How much un-tapped productivity savings is there in business today?
A study was conducted in a software engineering company, which was already above the norm in terms of efficiency. The Trial consisted of 7 teams who were co-located compared with the rest (more) who used audio, video and application sharing.
The co-located teams averaged double the output and reduced time to market by 2/3! The co-located teams achieved this amazing improvement in performance by careful design of their work environment and they modified their processes to take advantage of the fact that they were co-located. So for all of us currently deploying audio, video and application sharing we still have plenty of improvement left to tap to achieve the levels of effectiveness of a well designed co-located team.
Of course it’s important to note that many co-located teams don’t achieve anywhere near these levels of performance because their work environment is NOT designed to maximise team performance, nor do they carefully design their work processes to take advantage of their co-location. Also the teams studied were at a stage in their work where it was deemed appropriate for this intense collaborative effort.
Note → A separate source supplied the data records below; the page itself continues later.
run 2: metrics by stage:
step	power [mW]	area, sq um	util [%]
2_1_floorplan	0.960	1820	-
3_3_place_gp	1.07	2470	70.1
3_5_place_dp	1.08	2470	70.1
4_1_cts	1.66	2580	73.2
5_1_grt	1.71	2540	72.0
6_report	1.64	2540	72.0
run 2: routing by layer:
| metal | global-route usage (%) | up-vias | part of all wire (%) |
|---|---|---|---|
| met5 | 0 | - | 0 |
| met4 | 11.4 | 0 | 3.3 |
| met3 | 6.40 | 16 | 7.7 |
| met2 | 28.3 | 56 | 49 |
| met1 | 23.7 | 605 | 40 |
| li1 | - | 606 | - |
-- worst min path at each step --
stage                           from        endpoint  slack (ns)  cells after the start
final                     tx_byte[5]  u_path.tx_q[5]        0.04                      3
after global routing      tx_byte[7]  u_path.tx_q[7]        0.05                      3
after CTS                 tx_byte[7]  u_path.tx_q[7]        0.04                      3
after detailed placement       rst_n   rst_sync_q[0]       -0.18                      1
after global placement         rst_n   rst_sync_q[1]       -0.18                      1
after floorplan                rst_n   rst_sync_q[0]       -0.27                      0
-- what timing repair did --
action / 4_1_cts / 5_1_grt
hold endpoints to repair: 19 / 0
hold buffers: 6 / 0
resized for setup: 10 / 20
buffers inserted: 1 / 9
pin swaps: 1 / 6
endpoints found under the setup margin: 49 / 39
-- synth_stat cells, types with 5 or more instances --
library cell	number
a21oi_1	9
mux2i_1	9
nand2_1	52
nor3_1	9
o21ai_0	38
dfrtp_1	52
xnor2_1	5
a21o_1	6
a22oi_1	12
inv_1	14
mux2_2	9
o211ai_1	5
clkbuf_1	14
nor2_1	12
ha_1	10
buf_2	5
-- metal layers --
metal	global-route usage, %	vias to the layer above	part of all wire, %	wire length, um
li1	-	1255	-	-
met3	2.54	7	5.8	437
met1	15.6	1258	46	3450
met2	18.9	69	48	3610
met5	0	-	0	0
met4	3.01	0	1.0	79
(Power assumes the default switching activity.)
File: config.mk
export PLATFORM = sky130hd
export DESIGN_NAME = mem_port
export DESIGN_NICKNAME = d
export VERILOG_FILES = /design/src/rtl/mem_port_pkg.sv /design/src/rtl/mem_port_ctrl.sv /design/src/rtl/mem_port_dp.sv /design/src/rtl/mem_port.sv
export SDC_FILE = /design/constraint.sdc
export NUM_CORES = 1
export LEC_CHECK = 0
export BUFFER_PORTS_ARGS = -buffer_cell sky130_fd_sc_hd__buf_2
export CELL_PAD_IN_SITES_DETAIL_PLACEMENT = 0
export CELL_PAD_IN_SITES_GLOBAL_PLACEMENT = 1
export CORE_MARGIN = 2
export CORE_UTILIZATION = 33
export DETAILED_ROUTE_END_ITERATION = 10
export GPL_TIMING_DRIVEN = 0
export PLACE_DENSITY = 0.94
export REMOVE_ABC_BUFFERS = 1
export SYNTH_ARGS = -nofsm -noshare
export SYNTH_HDL_FRONTEND = slang
export SYNTH_SLANG_ARGS = --single-unit
File: constraint.sdc
create_clock -name clk -period 3.02 [get_ports clk]
set_input_delay 0 -clock clk [delete_from_list [all_inputs] [get_ports clk]]
set_output_delay 0 -clock clk [all_outputs]
set_load 0.005 [all_outputs]
File: src/rtl/mem_port_pkg.sv
package mem_port_pkg;

  typedef enum logic [1:0] {
    PORT_IDLE  = 2'd0,
    PORT_READ  = 2'd1,
    PORT_WRITE = 2'd2
  } portState_e;

  // Strobes from the sequencer to the datapath for the external side.
  typedef struct packed {
    logic captureMem;  // take external data into the data register
    logic driveMem;    // present the data register on the external bus
  } mdrStrobe_t;

endpackage

File: src/rtl/mem_port_ctrl.sv
module mem_port_ctrl
  import mem_port_pkg::*;
(
  input  logic       clk,
  input  logic       rstN,
  input  logic       startRead,
  input  logic       startWrite,
  input  logic       memDone,
  output logic       memRd,
  output logic       memWr,
  output logic       busy,
  output mdrStrobe_t strobe
);

  portState_e state, stateNext;

  always_comb begin
    stateNext = state;
    unique case (state)
      PORT_IDLE: begin
        if (startRead)       stateNext = PORT_READ;
        else if (startWrite) stateNext = PORT_WRITE;
      end
      PORT_READ:  if (memDone) stateNext = PORT_IDLE;
      PORT_WRITE: if (memDone) stateNext = PORT_IDLE;
      default:    stateNext = PORT_IDLE;
    endcase
  end

  always_ff @(posedge clk) begin
    if (!rstN) state <= PORT_IDLE;
    else       state <= stateNext;
  end

  assign memRd = (state == PORT_READ);
  assign memWr = (state == PORT_WRITE);
  assign busy  = (state != PORT_IDLE);

  assign strobe.captureMem = memRd && memDone;
  assign strobe.driveMem   = memWr;


  rd_wr_excl_chk: assert property (@(posedge clk) disable iff (!rstN)
    !(memRd && memWr));


  rd_hold_chk: assert property (@(posedge clk) disable iff (!rstN)
    memRd && !memDone |=> memRd);


  rd_drop_chk: assert property (@(posedge clk) disable iff (!rstN)
    memRd && memDone |=> !memRd && !busy);


  wr_hold_chk: assert property (@(posedge clk) disable iff (!rstN)
    memWr && !memDone |=> memWr);


  wr_drop_chk: assert property (@(posedge clk) disable iff (!rstN)
    memWr && memDone |=> !memWr && !busy);


  idle_done_chk: assert property (@(posedge clk) disable iff (!rstN)
    !busy && memDone && !startRead && !startWrite |=> !busy);


  read_first_chk: assert property (@(posedge clk) disable iff (!rstN)
    !busy && startRead && startWrite |=> memRd && !memWr);

endmodule
### src/rtl/mbx_boot_pkg.sv
package mbx_boot_pkg;

   // mailbox register offsets (the remote side decodes these)
   localparam logic [7:0] OFS_IMAGE   = 8'h00;
   localparam logic [7:0] OFS_BOOT_ST = 8'h04;
   localparam logic [7:0] OFS_CMD     = 8'h08;
   localparam logic [7:0] OFS_LDR_ST  = 8'h0C;
   localparam logic [7:0] OFS_META    = 8'h10;
   localparam logic [7:0] OFS_CODE    = 8'h14;
   localparam logic [7:0] OFS_LEN     = 8'h18;

   // command words
   localparam int CMD_META = 1;
   localparam int CMD_LOAD = 2;

   // status words
   localparam int ST_BOOT_OK      = 1;
   localparam int ST_UNLOCK       = 1;
   localparam int ST_UNLOCK_SCRUB = 2;
   localparam int ST_META_OK      = 3;
   localparam int ST_LOAD_OK      = 4;

   typedef logic [2:0] phase_t;
   localparam phase_t PH_NONE = 3'd0;
   localparam phase_t PH_BOOT = 3'd1;
   localparam phase_t PH_LDR  = 3'd2;
   localparam phase_t PH_META = 3'd3;
   localparam phase_t PH_LOAD = 3'd4;

   typedef enum logic [3:0] {
      SQ_IDLE,
      SQ_WR_IMG,
      SQ_WR_CLR,
      SQ_WR_META,
      SQ_WR_CMD1,
      SQ_WR_CODE,
      SQ_WR_CMD2,
      SQ_WR_LEN,
      SQ_POLL,
      SQ_GAP
   } seq_state_t;

endpackage

### src/rtl/mbx_cycle_timer.sv
module mbx_cycle_timer #(
   parameter int W = 8
) (
   input  logic         clk,
   input  logic         rst_n,
   input  logic         clr,
   input  logic         en,
   output logic [W-1:0] cnt
);
   localparam logic [W-1:0] TOP = '1;

   always_ff @(posedge clk or negedge rst_n) begin
      if (!rst_n)                cnt <= '0;
      else if (clr)              cnt <= '0;
      else if (en && cnt != TOP) cnt <= cnt + 1'b1;
   end
endmodule

### src/rtl/mbx_bus_port.sv
module mbx_bus_port #(
   parameter int AW = 8,
   parameter int DW = 32
) (
   input  logic          clk,
   input  logic          rst_n,
   input  logic          want,
   input  logic          want_we,
   input  logic [AW-1:0] want_addr,
   input  logic [DW-1:0] want_wdata,
   input  logic          bus_ready_i,
   output logic          bus_req_o,
   output logic          bus_we_o,
   output logic [AW-1:0] bus_addr_o,
   output logic [DW-1:0] bus_wdata_o,
   output logic          xfer_done
);
   assign xfer_done = bus_req_o & bus_ready_i;

   always_ff @(posedge clk or negedge rst_n) begin
      if (!rst_n) begin
         bus_req_o   <= 1'b0;
         bus_we_o    <= 1'b0;
         bus_addr_o  <= '0;
         bus_wdata_o <= '0;
      end else if (bus_req_o) begin
         if (bus_ready_i) bus_req_o <= 1'b0;
      end else if (want) begin
         bus_req_o   <= 1'b1;
         bus_we_o    <= want_we;
         bus_addr_o  <= want_addr;
         bus_wdata_o <= want_wdata;
      end
   end
endmodule

### src/rtl/mbx_boot_seq.sv
module mbx_boot_seq
   import mbx_boot_pkg::*;
#(
   parameter int AW          = 8,
   parameter int DW          = 32,
   parameter int CYC_PER_MS  = 100000,
   parameter int TMO_BOOT_MS = 1000,
   parameter int TMO_LDR_MS  = 5000,
   parameter int TMO_META_MS = 1000,
   parameter int TMO_LOAD_MS = 10000,
   parameter int POLL_GAP    = 16
) (
   input  logic          clk,
   input  logic          rst_n,
   input  logic          start_i,
   input  logic [DW-1:0] image_addr_i,
   input  logic [DW-1:0] meta_addr_i,
   input  logic [DW-1:0] code_start_i,
   input  logic [DW-1:0] code_len_i,
   output logic          bus_req_o,
   output logic          bus_we_o,
   output logic [AW-1:0] bus_addr_o,
   output logic [DW-1:0] bus_wdata_o,
   input  logic [DW-1:0] bus_rdata_i,
   input  logic          bus_ready_i,
   output logic          busy_o,
   output logic          done_o,
   output logic          err_o,
   output logic          timeout_o,
   output logic [2:0]    fail_phase_o,
   output logic [DW-1:0] status_o
);
   localparam longint LIM_BOOT = longint'(TMO_BOOT_MS) * CYC_PER_MS;
   localparam longint LIM_LDR  = longint'(TMO_LDR_MS)  * CYC_PER_MS;
   localparam longint LIM_META = longint'(TMO_META_MS) * CYC_PER_MS;
   localparam longint LIM_LOAD = longint'(TMO_LOAD_MS) * CYC_PER_MS;
   localparam longint MAX_A    = (LIM_BOOT > LIM_LDR)  ? LIM_BOOT : LIM_LDR;
   localparam longint MAX_B    = (LIM_META > LIM_LOAD) ? LIM_META : LIM_LOAD;
   localparam longint MAX_LIM  = (MAX_A > MAX_B) ? MAX_A : MAX_B;
   localparam int     TMO_W    = $clog2(MAX_LIM + 2);
   localparam int     GAP_W    = (POLL_GAP > 1) ? $clog2(POLL_GAP + 1) : 1;
   localparam logic [GAP_W-1:0] GAP_END = GAP_W'(POLL_GAP - 1);

   seq_state_t     state;
   phase_t         phase;
   logic           want, want_we, xfer_done;
   logic [AW-1:0]  want_addr;
   logic [DW-1:0]  want_wdata;
   logic [TMO_W-1:0] elapsed, lim_cur;
   logic [GAP_W-1:0] gap_cnt;
   logic           acc, bad, tmo_hit, poll_done, tmr_clr;

   // ---------------- request fields per state ----------------
   always_comb begin
      want       = 1'b1;
      want_we    = 1'b1;
      want_addr  = '0;
      want_wdata = '0;
      unique case (state)
         SQ_WR_IMG:  begin want_addr = AW'(OFS_IMAGE); want_wdata = image_addr_i; end
         SQ_WR_CLR:  begin want_addr = AW'(OFS_LEN);   want_wdata = '0;           end
         SQ_WR_META: begin want_addr = AW'(OFS_META);  want_wdata = meta_addr_i;  end
         SQ_WR_CMD1: begin want_addr = AW'(OFS_CMD);   want_wdata = DW'(CMD_META); end
         SQ_WR_CODE: begin want_addr = AW'(OFS_CODE);  want_wdata = code_start_i; end
         SQ_WR_CMD2: begin want_addr = AW'(OFS_CMD);   want_wdata = DW'(CMD_LOAD); end
         SQ_WR_LEN:  begin want_addr = AW'(OFS_LEN);   want_wdata = code_len_i;   end
         SQ_POLL: begin
            want_we   = 1'b0;
            want_addr = (phase == PH_BOOT) ? AW'(OFS_BOOT_ST) : AW'(OFS_LDR_ST);
         end
         default: want = 1'b0;
      endcase
   end

   // ---------------- status evaluation per phase ----------------
   always_comb begin
      acc     = 1'b0;
      bad     = 1'b0;
      lim_cur = TMO_W'(LIM_BOOT);
      unique case (phase)
         PH_BOOT: begin
            acc = (bus_rdata_i == DW'(ST_BOOT_OK));
            bad = (bus_rdata_i != '0) && !acc;
         end
         PH_LDR: begin
            acc = (bus_rdata_i == DW'(ST_UNLOCK)) || (bus_rdata_i == DW'(ST_UNLOCK_SCRUB));
            bad = (bus_rdata_i != '0) && !acc;
            lim_cur = TMO_W'(LIM_LDR);
         end
         PH_META: begin
            acc = (bus_rdata_i == DW'(ST_META_OK));
            bad = bus_rdata_i[DW-1];
            lim_cur = TMO_W'(LIM_META);
         end
         PH_LOAD: begin
            acc = (bus_rdata_i == DW'(ST_LOAD_OK));
            bad = bus_rdata_i[DW-1];
            lim_cur = TMO_W'(LIM_LOAD);
         end
         default: ;
      endcase
   end

   assign poll_done = xfer_done && (state == SQ_POLL);
   assign tmo_hit   = (elapsed >= lim_cur);
   assign tmr_clr   = !(state == SQ_POLL || state == SQ_GAP) || (poll_done && acc);
   assign busy_o    = (state != SQ_IDLE);

   // ---------------- sub-blocks ----------------
   mbx_bus_port #(.AW(AW), .DW(DW)) u_port (
      .clk, .rst_n, .want, .want_we, .want_addr, .want_wdata, .bus_ready_i,
      .bus_req_o, .bus_we_o, .bus_addr_o, .bus_wdata_o, .xfer_done
   );

   mbx_cycle_timer #(.W(TMO_W)) u_phase_tmr (
      .clk, .rst_n, .clr(tmr_clr), .en(1'b1), .cnt(elapsed)
   );

   mbx_cycle_timer #(.W(GAP_W)) u_gap_tmr (
      .clk, .rst_n, .clr(state != SQ_GAP), .en(1'b1), .cnt(gap_cnt)
   );

   // ---------------- sequencer ----------------
   always_ff @(posedge clk or negedge rst_n) begin
      if (!rst_n) begin
         state        <= SQ_IDLE;
         phase        <= PH_NONE;
         done_o       <= 1'b0;
         err_o        <= 1'b0;
         timeout_o    <= 1'b0;
         fail_phase_o <= PH_NONE;
         status_o     <= '0;
      end else begin
         unique case (state)
            SQ_IDLE: if (start_i) begin
               state        <= SQ_WR_IMG;
               phase        <= PH_NONE;
               done_o       <= 1'b0;
               err_o        <= 1'b0;
               timeout_o    <= 1'b0;
               fail_phase_o <= PH_NONE;
               status_o     <= '0;
            end
            SQ_WR_IMG:  if (xfer_done) begin state <= SQ_POLL; phase <= PH_BOOT; end
            SQ_WR_CLR:  if (xfer_done) state <= SQ_WR_META;
            SQ_WR_META: if (xfer_done) state <= SQ_WR_CMD1;
            SQ_WR_CMD1: if (xfer_done) begin state <= SQ_POLL; phase <= PH_META; end
            SQ_WR_CODE: if (xfer_done) state <= SQ_WR_CMD2;
            SQ_WR_CMD2: if (xfer_done) state <= SQ_WR_LEN;
            SQ_WR_LEN:  if (xfer_done) begin state <= SQ_POLL; phase <= PH_LOAD; end
            SQ_POLL: if (xfer_done) begin
               status_o <= bus_rdata_i;
               if (bad) begin
                  state        <= SQ_IDLE;
                  err_o        <= 1'b1;
                  fail_phase_o <= phase;
               end else if (acc) begin
                  unique case (phase)
                     PH_BOOT: phase <= PH_LDR;
                     PH_LDR:  state <= SQ_WR_CLR;
                     PH_META: state <= SQ_WR_CODE;
                     default: begin state <= SQ_IDLE; done_o <= 1'b1; end
                  endcase
               end else if (tmo_hit) begin
                  state        <= SQ_IDLE;
                  timeout_o    <= 1'b1;
                  fail_phase_o <= phase;
               end else begin
                  state <= SQ_GAP;
               end
            end
            SQ_GAP: if (gap_cnt == GAP_END) state <= SQ_POLL;
            default: state <= SQ_IDLE;
         endcase
      end
   end
endmodule

### config.mk
export PLATFORM = sky130hd
export DESIGN_NAME = mbx_boot_seq
export DESIGN_NICKNAME = d
export VERILOG_FILES = /design/src/rtl/mbx_boot_pkg.sv /design/src/rtl/mbx_cycle_timer.sv /design/src/rtl/mbx_bus_port.sv /design/src/rtl/mbx_boot_seq.sv
export SDC_FILE = /design/constraint.sdc
export NUM_CORES = 1
export LEC_CHECK = 0
export CAP_MARGIN = 40
export CORE_MARGIN = 1
export CORE_UTILIZATION = 45
export DETAILED_ROUTE_END_ITERATION = 8
export GPL_TIMING_DRIVEN = 0
export PLACE_DENSITY = 0.8
export SYNTH_ARGS = -nofsm -noshare
export SYNTH_HDL_FRONTEND = slang
export SYNTH_SLANG_ARGS = --single-unit
### constraint.sdc
create_clock -name clk -period 3.6 [get_ports clk]
set_input_delay 0.36 -clock clk [delete_from_list [all_inputs] [get_ports clk]]
set_output_delay 0.36 -clock clk [all_outputs]
set_load 0.02 [all_outputs]
### Word-level counts from Yosys, hierarchy flattened

Cells that the tools add are included.

* bits of input ports: 164
* bits in registers: 122
* logic and storage cells: 150

* equality and inequality tests: 42
* muxes and demuxes: 59
* bitwise gates (word level): 2
* reductions and logical operators: 31
* add/sub/neg operators: 2
* order comparisons: 1

Operator list (number)
* $pmux 32 s6: 1
* $eq 32x2->1 const B: 2
* $mux 32: 2
* $pmux 32 s2: 1
* $mux 30: 2
* $pmux 30 s2: 1
* $mux 4: 12
* $mux 3: 12
* $eq 32x1->1 const B: 1
* $eq 32x3->1 const B: 1
* $ne 2x2->1 const B: 16
* $pmux 4 s8: 1
* $reduce_bool 32->1: 1
* $add 30x1->30 const B: 1
* $ge 30x30->1: 1
* $ne 30x30->1 const B: 1
* $pmux 5 s5: 1
* $reduce_and 9->1: 2
* $eq 4x3->1 const B: 4
* $mux 1: 16
* $pmux 3 s5: 1
* $pmux 4 s3: 1
* $reduce_and 6->1: 2
* $mux 5: 2
* other kinds (32): 52

### Depth between registers and ports, before layout

* word-level depth: 8
* gate-level depth with buffers: 12

### By module

Synthesis repeated with hierarchy kept, for this count alone.

* cells, all modules: 757
* area total of the unflattened synthesis: 7228.2 µm²

Modules (own cells, without submodules)
* mbx_boot_seq: area each 3470.8 µm², cells an instance 459, times used 1
* mbx_bus_port: area each 1774.2 µm², cells an instance 92, times used 1
* mbx_cycle_timer (u_phase_tmr): area each 1734.2 µm², cells an instance 183, times used 1
* mbx_cycle_timer (u_gap_tmr): area each 249.0 µm², cells an instance 23, times used 1

### Worst setup path before layout

No wires, ideal clock.

* kind: register to register
* from: register phase[0]
* to: register fail_phase_o[0]
* data required time: 3.479 ns
* arrival: 2.630 ns
* setup slack: 0.849 ns
* buffers on the path: 1
* cell stages (with the launch flop): 11
* library setup time: 0.121 ns
* path through: dfrtp_1 buf_2 or3_1 ha_1 nand3_1 o21ai_1 a211o_1 o211ai_1 a2111o_1 a31o_1 a22o_1

* longest elaborated chain between the ends: 6
* elaborated cells between the ends (all ways): 17
* classes of those cells: 1 x order compare; 6 x eq/ne; 8 x mux; 2 x reduce/logical

RTL lines
* from (decl): line mbx_boot_seq.sv:45 `phase_t phase;`
* from (signal assigned): line mbx_boot_seq.sv:127 `phase <= PH_NONE;`
* from (signal assigned): line mbx_boot_seq.sv:137 `phase <= PH_NONE;`
* from (signal assigned): line mbx_boot_seq.sv:144 `SQ_WR_IMG: if (xfer_done) begin state <= SQ_POLL; phase <= PH_BOOT; end`
* branches (longest 6 deep; another with $ge 30x30->1)
* to (signal assigned): line mbx_boot_seq.sv:156 `fail_phase_o <= phase;`
* to (signal assigned): line mbx_boot_seq.sv:167 `fail_phase_o <= phase;`
* to (decl): line mbx_boot_seq.sv:30 `output logic [2:0] fail_phase_o,`

Several ways; the timed one is not identified. The select of a mux whose other input is x is not followed.
A chain may end at the register's enable or synchronous reset.

### Worst setup path in the final report

Same ends and word-level chain as after synthesis.

==> summary.md <==
| Metric | Value |
|---|---|
| Arr. time, crit path | `3.58 ns` |
| CORE AREA | `14,500 um2` |
| Buffers plus inverters on the worst setup path | `2` |
| Leak | `0.00420 uW` |
| Max Slew Vio Count | `0` |
| Tightest Pin Transition | `0.812 ns` |
| Post-DP HPWL | `16,100 um` |
| Crit-path max cell delay | `0.56 ns` |
| Post-synthesis sequential area ratio | `0.441` |
| Critical Path RT | `3.90 ns` |
| Setup TNS Final | `0 ns` |
| Synth Area per Inst | `8.85 um2` |
| Final setup vio count | `0` |
| Startpoint types | `flip-flop` |
| CTS root buf | `clkbuf_16` |
| Max-Slew Margin vs Limit | `0.455` |
| ANT nets after route | `0` |
| FP Rows | `44` |
| Post-synth EDFFs | `0` |
| Total CTS buffers | `17` |
| Count leader, synth | `nand2_1` |
| Total iterations of the first detailed-routing run | `5` |
| Worst Setup Slack, final | `0.324 ns` |
| Commonest cells post-synth | `nand2_1 (132), dfrtp_1 (117), nor2_1 (57), o21ai_0 (50), nand3_1 (46)` |
| Synth area leader | `dfrtp_1` |
| Die height | `123 um` |
| Post-DP Area | `9270 um2` |
| Synth top area cells | `dfrtp_1 (44%), nand2_1 (7.5%), a22o_1 (4.5%)` |
| Antenna cells | `0` |
| Number of unique standard cell types used by synthesis | `68` |
| Global route total overflow | `0` |
| Pwr/cell area | `540 nW/um2` |
| Maximum VDD drop | `0.000387 V` |
| Chip width | `123 um` |
| GPL Wtd Cong | `0.909` |
| Slowest CP cell | `or3_1` |
| I/O pin total | `245` |
| Initial DRC Count | `375` |
| Port buffer count | `236` |
| # hold bufs at CTS | `1` |
| Post-CTS setup buffer count | `0` |
| Share of cells above drive strength 1 | `0.0557` |
| Tmin final | `3.28 ns` |
| Leading register cell type out of synthesis | `dfrtp_1` |
| GRT Util Overall | `0.281` |
| Synth top area share | `0.441` |
| # placed instances | `1,175` |
| Clk slew on worst S/H paths | `0.06 ns` |
| TritonCTS clock tree | `yes` |
| Htree depth | `4` |
| CP cell instances | `buf_2 -> or3_1 -> inv_1 -> ha_1 -> nand3_1 -> o21ai_1 -> a211o_1 -> o211ai_1 -> a2111o_1 -> a31o_1 -> a22o_1` |
| Cts repair resizes | `0` |
| Design Area, Final | `9850 um2` |
| Cell Area, Synth | `6640 um2` |
| Initial core utilization | `0.458` |
| RSZ-0062 raised after global routing | `false` |
| Worst slack at placement | `0.415 ns` |
| Synth warnings | `0` |
| Maximum buffer depth of the clock tree | `2` |
| Critical path class | `flip-flop to flip-flop` |
| Final Cycle Share | `0.910` |
| Cell count after synthesis | `750` |
| WL final | `21,500 um` |
| Vias in the first global route | `6,326` |
| First-pass GRT wire length | `32,400 um` |
| Hold WC Path Type | `input port to flip-flop` |
| Die area | `15,200 um2` |
| DR WL/cell | `17.8 um` |
| Crit. End Element | `flip-flop` |
| Clock Sinks | `117` |
| Largest fanout on the critical path | `10` |
| Antenna violations before repair | `0` |
| DRC violations left | `0` |
| DR vias/cell | `5.64` |
| FF+latch count, synth | `117` |
| F_max | `305 MHz` |
| Async set-reset flop share out of synthesis | `1.00` |
| Reg2Reg Setup Slack | `0.32 ns` |
| Post-route insts no fill | `1,208` |
| Final Hold Violating Endpoints | `0` |
| Largest net degree at the start of global routing | `73` |
| Via count | `6,814` |
| Area growth from synthesis to layout | `48.4%` |
| Nets | `1,196` |
| Clock skew | `0.00461 ns` |
| CP delay by family, top | `compound AO/OA/AOI/OAI gates` |
| Status | `completed` |
| Max-Cap Viols | `0` |
| Later-pin clock latency in the skew report | `0.42 ns` |
==> worst paths after layout <==
kind / to / cells after the start / from
worst max-delay path: fail_phase_o[0] / 11 / phase[0]
worst min-delay path: status_o[0] / 3 / bus_rdata_i[0]
worst max register to register: fail_phase_o[0] / 11 / phase[0]
worst min register to register: status_o[8] / 2 / status_o[8]
max in group asynchronous: u_port.bus_wdata_o[24] / 3 / rst_n
min in group asynchronous: u_phase_tmr.cnt[9] / 2 / rst_n
==> flip-flops by register name, indices dropped and copies added (netlist names) <==
| name | count |
|---|---|
| u_port.bus_we_o | 1 |
| fail_phase_o | 3 |
| u_phase_tmr.cnt | 30 |
| u_port.bus_addr_o | 3 |
| timeout_o | 1 |
| u_port.bus_req_o | 1 |
| err_o | 1 |
| u_gap_tmr.cnt | 5 |
| phase | 3 |
| u_port.bus_wdata_o | 32 |
| done_o | 1 |
| state | 4 |
| status_o | 32 |
==> metal layers <==
metal | vias to the layer above | track usage | wire [um]
met4 | 0 | 0.0919 | 299
met3 | 27 | 0.0613 | 1420
met2 | 253 | 0.446 | 10400
met1 | 3279 | 0.382 | 9380
met5 | - | 0 | 0
li1 | 3255 | - | -
==> where the power goes <==
part           total (uW)  leakage (uW)  internal, uW  switching (uW)
Combinational        2030       0.00234           816            1210
Clock                1610      0.000269           971             642
Sequential           1680       0.00159          1540             137
Total                5320       0.00420          3330            1990
==> logic make-up (layout without fill, tap and decap cells) <==
logic type                 count (synthesis)  count (layout)  synth area share
adders and majority gates                 21              21            0.0396
buffers and inverters                     72             342            0.0451
AOI/OAI and AO/OA                        180             180             0.194
other                                      1               5          0.000565
DFF                                      117             117             0.441
xor gates and xnor gates                  32              32            0.0434
muxes                                      6               6           0.00943
and+or+nand+nor                          321             321             0.227
==> stage by stage <==
stage,power [uW],hold WS (ns),utilization
6_report,5320,0.296,0.680
4_1_cts,5340,0.280,0.680
3_3_place_gp,3670,0.449,0.638
2_1_floorplan,2810,0.0644,-
5_1_grt,5620,0.291,0.680
3_5_place_dp,3700,0.322,0.640
==> placed cells by master, fill, tap and decap left out, types with 11 or more instances in the layout <==
cell and n:
nand4_1 14, nor2_1 57, dfrtp_1 117, a21oi_1 20, nand2_1 132, o21ai_0 50
clkbuf_1 40, inv_1 17, clkbuf_16 17, nor3_1 20, clkdlybuf4s50_1 235, nand3_1 46
ha_1 21, xor2_1 20, xnor2_1 11, a22o_1 34, a221oi_1 33
==> tightest hold or removal path: cells and delay by family <==
family	cells	cell delay (ns)
buffers and inverters	1	0.17
and+or+nand+nor	2	0.14
==> area by class of cell <==
class / instances / area [um2]
sequential: 117 / 2930
timing repair buffer: 238 / 2400
fill: 1193 / 4630
buffer: 54 / 231
inverter: 18 / 67.6
clock buffer: 18 / 439
multi-input combinational: 565 / 3420
tap: 184 / 230
clock inverter: 14 / 128
No activity file was read; power rests on OpenSTA's default activity.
Fluidity of participation was rated as very important to the timely completion of their work. They could move from one subgroup to another, or to a meeting of the whole, by merely overhearing others’ conversations, seeing what someone was working on, and
being aware of how long they had worked on it with or without progress.
Spatiality of human interaction was the second key factor; if a team member wants to observe his manager’s reaction to a
point someone made, he can just glance quickly in her direction. A team member can refer to someone’s list of ideas on a taped-up flip chart sheet by making a gesture or glance in its direction that everyone can immediately interpret.
I can personally testify to the power of workplace design on productivity because I have had the good fortune of designing from scratch four different offices, and two of these I have managed. In fact in the two offices I managed the teams had a big input into the design of their office and even more interestingly regularly re-designed it (ease of change was an original design goal) to meet their evolving needs.
In another study of SW developers teams in the war room environments were more than twice as productive as similar teams at the same company working in traditional office settings. In a follow-up study of 11 more war room teams, productivity nearly doubled again, making the war room teams almost four times as productive as their counterparts in ordinary offices. The setting alone may not account for all of the productivity differences; teams working in the war rooms also used techniques designed to accelerate software development. However, those techniques could only be carried out by radically co-located teams.
A final caution; co-location can also be expensive, such teams can take a long time to establish, may not utilise resources very effectively and may not be as creative as virtual teams. However a well designed co-located team establishes a benchmark for performance that designers of virtual teams, team processes and tools can aspire to.